Using the material below, return exactly the lines between the one holding "nor4bb_1 | 7 | 7 |" and the one holding "115 | 382 |", inclusive, and no others.

--- DATA FOR THIS TASK ---

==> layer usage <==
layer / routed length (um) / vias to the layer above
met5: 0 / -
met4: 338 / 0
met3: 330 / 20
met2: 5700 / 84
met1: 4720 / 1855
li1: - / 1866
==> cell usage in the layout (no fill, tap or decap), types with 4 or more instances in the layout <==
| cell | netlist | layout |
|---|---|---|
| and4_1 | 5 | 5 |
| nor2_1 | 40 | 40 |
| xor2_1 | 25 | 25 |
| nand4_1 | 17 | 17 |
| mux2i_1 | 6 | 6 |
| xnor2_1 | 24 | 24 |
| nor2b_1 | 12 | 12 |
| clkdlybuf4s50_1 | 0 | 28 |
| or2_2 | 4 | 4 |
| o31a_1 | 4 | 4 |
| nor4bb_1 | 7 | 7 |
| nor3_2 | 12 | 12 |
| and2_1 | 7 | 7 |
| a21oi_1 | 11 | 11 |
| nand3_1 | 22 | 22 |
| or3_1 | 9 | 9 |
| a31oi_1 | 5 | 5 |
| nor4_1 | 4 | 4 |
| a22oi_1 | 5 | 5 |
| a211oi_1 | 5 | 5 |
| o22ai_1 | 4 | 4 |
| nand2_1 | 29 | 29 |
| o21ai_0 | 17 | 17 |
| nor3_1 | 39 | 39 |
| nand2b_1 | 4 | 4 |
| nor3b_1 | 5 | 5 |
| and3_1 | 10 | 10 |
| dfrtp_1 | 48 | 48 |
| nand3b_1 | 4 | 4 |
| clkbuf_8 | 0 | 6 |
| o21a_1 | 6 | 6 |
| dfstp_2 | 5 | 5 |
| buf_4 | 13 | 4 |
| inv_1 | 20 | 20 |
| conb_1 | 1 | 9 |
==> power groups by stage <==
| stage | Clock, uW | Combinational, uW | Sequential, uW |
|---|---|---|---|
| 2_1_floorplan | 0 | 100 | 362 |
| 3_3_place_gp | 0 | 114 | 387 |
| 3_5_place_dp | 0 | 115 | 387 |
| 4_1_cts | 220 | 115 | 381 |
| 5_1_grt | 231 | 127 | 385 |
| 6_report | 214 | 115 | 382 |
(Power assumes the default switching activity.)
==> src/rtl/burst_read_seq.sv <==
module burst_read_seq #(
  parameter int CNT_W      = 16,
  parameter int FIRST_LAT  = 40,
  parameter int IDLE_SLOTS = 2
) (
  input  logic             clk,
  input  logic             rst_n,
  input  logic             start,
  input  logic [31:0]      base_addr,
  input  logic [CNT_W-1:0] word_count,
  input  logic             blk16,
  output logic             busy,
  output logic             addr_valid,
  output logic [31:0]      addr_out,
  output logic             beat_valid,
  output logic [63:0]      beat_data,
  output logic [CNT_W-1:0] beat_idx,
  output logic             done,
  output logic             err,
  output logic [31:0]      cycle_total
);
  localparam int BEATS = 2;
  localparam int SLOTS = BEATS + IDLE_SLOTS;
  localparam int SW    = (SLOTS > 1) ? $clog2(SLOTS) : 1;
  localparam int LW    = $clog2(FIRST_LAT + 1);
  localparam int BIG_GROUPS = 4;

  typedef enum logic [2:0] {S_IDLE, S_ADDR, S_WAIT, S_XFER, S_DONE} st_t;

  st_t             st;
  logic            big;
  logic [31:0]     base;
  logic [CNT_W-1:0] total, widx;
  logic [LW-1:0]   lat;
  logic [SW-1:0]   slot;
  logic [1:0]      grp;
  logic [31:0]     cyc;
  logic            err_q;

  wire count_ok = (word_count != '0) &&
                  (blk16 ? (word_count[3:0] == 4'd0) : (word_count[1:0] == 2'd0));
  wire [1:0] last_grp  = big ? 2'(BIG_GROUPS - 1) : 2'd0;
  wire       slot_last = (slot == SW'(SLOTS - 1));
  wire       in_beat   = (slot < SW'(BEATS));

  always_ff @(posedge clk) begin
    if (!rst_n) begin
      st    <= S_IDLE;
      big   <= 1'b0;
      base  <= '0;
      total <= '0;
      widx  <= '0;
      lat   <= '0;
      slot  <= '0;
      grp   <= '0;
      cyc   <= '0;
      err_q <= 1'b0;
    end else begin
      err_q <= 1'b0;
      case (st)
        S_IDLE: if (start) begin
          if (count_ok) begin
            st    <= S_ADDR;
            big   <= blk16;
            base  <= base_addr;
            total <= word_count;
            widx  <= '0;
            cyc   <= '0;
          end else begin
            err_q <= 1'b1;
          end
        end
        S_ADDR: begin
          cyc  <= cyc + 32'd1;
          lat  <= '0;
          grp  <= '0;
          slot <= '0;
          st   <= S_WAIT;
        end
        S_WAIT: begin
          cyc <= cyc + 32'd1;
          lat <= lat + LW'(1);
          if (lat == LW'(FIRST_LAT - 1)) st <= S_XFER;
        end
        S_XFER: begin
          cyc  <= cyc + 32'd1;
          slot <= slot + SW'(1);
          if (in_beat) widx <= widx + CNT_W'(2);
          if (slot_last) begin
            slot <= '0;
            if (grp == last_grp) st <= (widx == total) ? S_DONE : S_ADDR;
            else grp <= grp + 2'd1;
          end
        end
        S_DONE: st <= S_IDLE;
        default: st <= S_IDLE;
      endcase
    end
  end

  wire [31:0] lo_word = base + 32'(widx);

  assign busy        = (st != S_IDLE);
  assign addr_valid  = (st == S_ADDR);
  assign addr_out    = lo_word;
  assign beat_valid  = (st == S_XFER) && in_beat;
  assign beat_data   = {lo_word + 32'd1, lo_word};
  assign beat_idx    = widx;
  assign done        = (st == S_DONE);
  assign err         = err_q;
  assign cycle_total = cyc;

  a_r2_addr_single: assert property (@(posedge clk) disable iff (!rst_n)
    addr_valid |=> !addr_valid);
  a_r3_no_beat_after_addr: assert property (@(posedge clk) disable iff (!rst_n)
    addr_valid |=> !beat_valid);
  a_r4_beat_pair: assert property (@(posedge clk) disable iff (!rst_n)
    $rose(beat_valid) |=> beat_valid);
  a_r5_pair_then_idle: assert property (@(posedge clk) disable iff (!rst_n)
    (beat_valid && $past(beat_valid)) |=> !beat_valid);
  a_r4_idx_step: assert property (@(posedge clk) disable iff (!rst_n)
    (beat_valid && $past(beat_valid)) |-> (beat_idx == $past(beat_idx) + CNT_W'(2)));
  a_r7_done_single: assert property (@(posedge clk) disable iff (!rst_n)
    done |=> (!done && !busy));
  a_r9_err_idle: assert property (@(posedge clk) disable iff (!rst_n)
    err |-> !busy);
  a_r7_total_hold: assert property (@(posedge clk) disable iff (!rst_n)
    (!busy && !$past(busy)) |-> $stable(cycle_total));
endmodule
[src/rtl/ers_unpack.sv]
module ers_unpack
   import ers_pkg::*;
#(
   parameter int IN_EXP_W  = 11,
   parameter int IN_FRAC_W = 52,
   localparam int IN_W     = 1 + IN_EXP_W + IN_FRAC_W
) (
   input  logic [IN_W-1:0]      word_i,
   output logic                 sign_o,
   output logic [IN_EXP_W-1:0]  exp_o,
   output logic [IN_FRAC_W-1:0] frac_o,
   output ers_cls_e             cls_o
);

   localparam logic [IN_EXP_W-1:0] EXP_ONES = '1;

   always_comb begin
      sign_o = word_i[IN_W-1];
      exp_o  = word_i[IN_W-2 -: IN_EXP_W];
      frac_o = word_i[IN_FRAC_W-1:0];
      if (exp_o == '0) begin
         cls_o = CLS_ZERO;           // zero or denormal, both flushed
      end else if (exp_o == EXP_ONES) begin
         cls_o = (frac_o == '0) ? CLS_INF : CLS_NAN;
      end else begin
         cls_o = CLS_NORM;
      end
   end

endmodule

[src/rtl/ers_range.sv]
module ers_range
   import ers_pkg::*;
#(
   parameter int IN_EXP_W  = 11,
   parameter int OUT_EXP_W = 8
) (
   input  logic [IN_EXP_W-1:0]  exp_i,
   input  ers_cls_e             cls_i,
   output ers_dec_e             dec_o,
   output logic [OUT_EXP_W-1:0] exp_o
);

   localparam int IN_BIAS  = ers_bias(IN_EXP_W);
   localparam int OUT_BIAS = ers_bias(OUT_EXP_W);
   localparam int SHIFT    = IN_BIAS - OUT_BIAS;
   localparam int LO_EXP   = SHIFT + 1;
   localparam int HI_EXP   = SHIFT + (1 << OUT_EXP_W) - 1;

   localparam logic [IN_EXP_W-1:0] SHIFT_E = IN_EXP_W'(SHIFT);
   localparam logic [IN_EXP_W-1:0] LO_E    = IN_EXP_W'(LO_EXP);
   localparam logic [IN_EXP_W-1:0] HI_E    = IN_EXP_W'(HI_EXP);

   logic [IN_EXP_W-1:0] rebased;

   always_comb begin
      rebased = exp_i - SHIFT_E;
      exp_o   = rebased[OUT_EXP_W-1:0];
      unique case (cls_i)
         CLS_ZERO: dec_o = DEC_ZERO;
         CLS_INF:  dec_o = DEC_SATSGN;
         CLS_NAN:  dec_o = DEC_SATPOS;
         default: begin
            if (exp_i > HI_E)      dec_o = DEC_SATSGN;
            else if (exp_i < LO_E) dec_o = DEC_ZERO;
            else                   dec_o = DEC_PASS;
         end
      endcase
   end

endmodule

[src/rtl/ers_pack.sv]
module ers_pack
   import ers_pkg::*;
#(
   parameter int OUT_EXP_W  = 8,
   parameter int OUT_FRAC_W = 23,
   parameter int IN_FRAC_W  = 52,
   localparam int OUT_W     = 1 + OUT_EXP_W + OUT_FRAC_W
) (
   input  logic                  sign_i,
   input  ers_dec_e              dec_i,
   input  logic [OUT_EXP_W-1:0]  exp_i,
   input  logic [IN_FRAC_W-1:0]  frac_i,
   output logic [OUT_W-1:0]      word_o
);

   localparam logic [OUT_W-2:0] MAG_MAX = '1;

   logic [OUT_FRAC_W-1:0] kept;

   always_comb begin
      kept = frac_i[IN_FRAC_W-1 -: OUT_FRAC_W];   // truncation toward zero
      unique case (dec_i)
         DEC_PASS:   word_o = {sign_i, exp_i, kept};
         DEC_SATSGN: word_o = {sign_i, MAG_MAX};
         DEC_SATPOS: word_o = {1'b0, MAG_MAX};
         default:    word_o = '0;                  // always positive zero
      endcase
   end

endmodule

---
--- DATA FOR THIS TASK ---

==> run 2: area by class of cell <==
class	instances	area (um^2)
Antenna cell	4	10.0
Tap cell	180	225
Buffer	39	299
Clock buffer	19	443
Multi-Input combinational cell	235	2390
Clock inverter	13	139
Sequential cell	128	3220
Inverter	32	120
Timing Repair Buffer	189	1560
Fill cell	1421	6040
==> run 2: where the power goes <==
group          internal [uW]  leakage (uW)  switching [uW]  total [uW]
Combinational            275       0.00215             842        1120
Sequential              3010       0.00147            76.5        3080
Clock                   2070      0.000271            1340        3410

---

ANSWER SECTION –
| nor4bb_1 | 7 | 7 |
| nor3_2 | 12 | 12 |
| and2_1 | 7 | 7 |
| a21oi_1 | 11 | 11 |
| nand3_1 | 22 | 22 |
| or3_1 | 9 | 9 |
| a31oi_1 | 5 | 5 |
| nor4_1 | 4 | 4 |
| a22oi_1 | 5 | 5 |
| a211oi_1 | 5 | 5 |
| o22ai_1 | 4 | 4 |
| nand2_1 | 29 | 29 |
| o21ai_0 | 17 | 17 |
| nor3_1 | 39 | 39 |
| nand2b_1 | 4 | 4 |
| nor3b_1 | 5 | 5 |
| and3_1 | 10 | 10 |
| dfrtp_1 | 48 | 48 |
| nand3b_1 | 4 | 4 |
| clkbuf_8 | 0 | 6 |
| o21a_1 | 6 | 6 |
| dfstp_2 | 5 | 5 |
| buf_4 | 13 | 4 |
| inv_1 | 20 | 20 |
| conb_1 | 1 | 9 |
==> power groups by stage <==
| stage | Clock, uW | Combinational, uW | Sequential, uW |
|---|---|---|---|
| 2_1_floorplan | 0 | 100 | 362 |
| 3_3_place_gp | 0 | 114 | 387 |
| 3_5_place_dp | 0 | 115 | 387 |
| 4_1_cts | 220 | 115 | 381 |
| 5_1_grt | 231 | 127 | 385 |
| 6_report | 214 | 115 | 382 |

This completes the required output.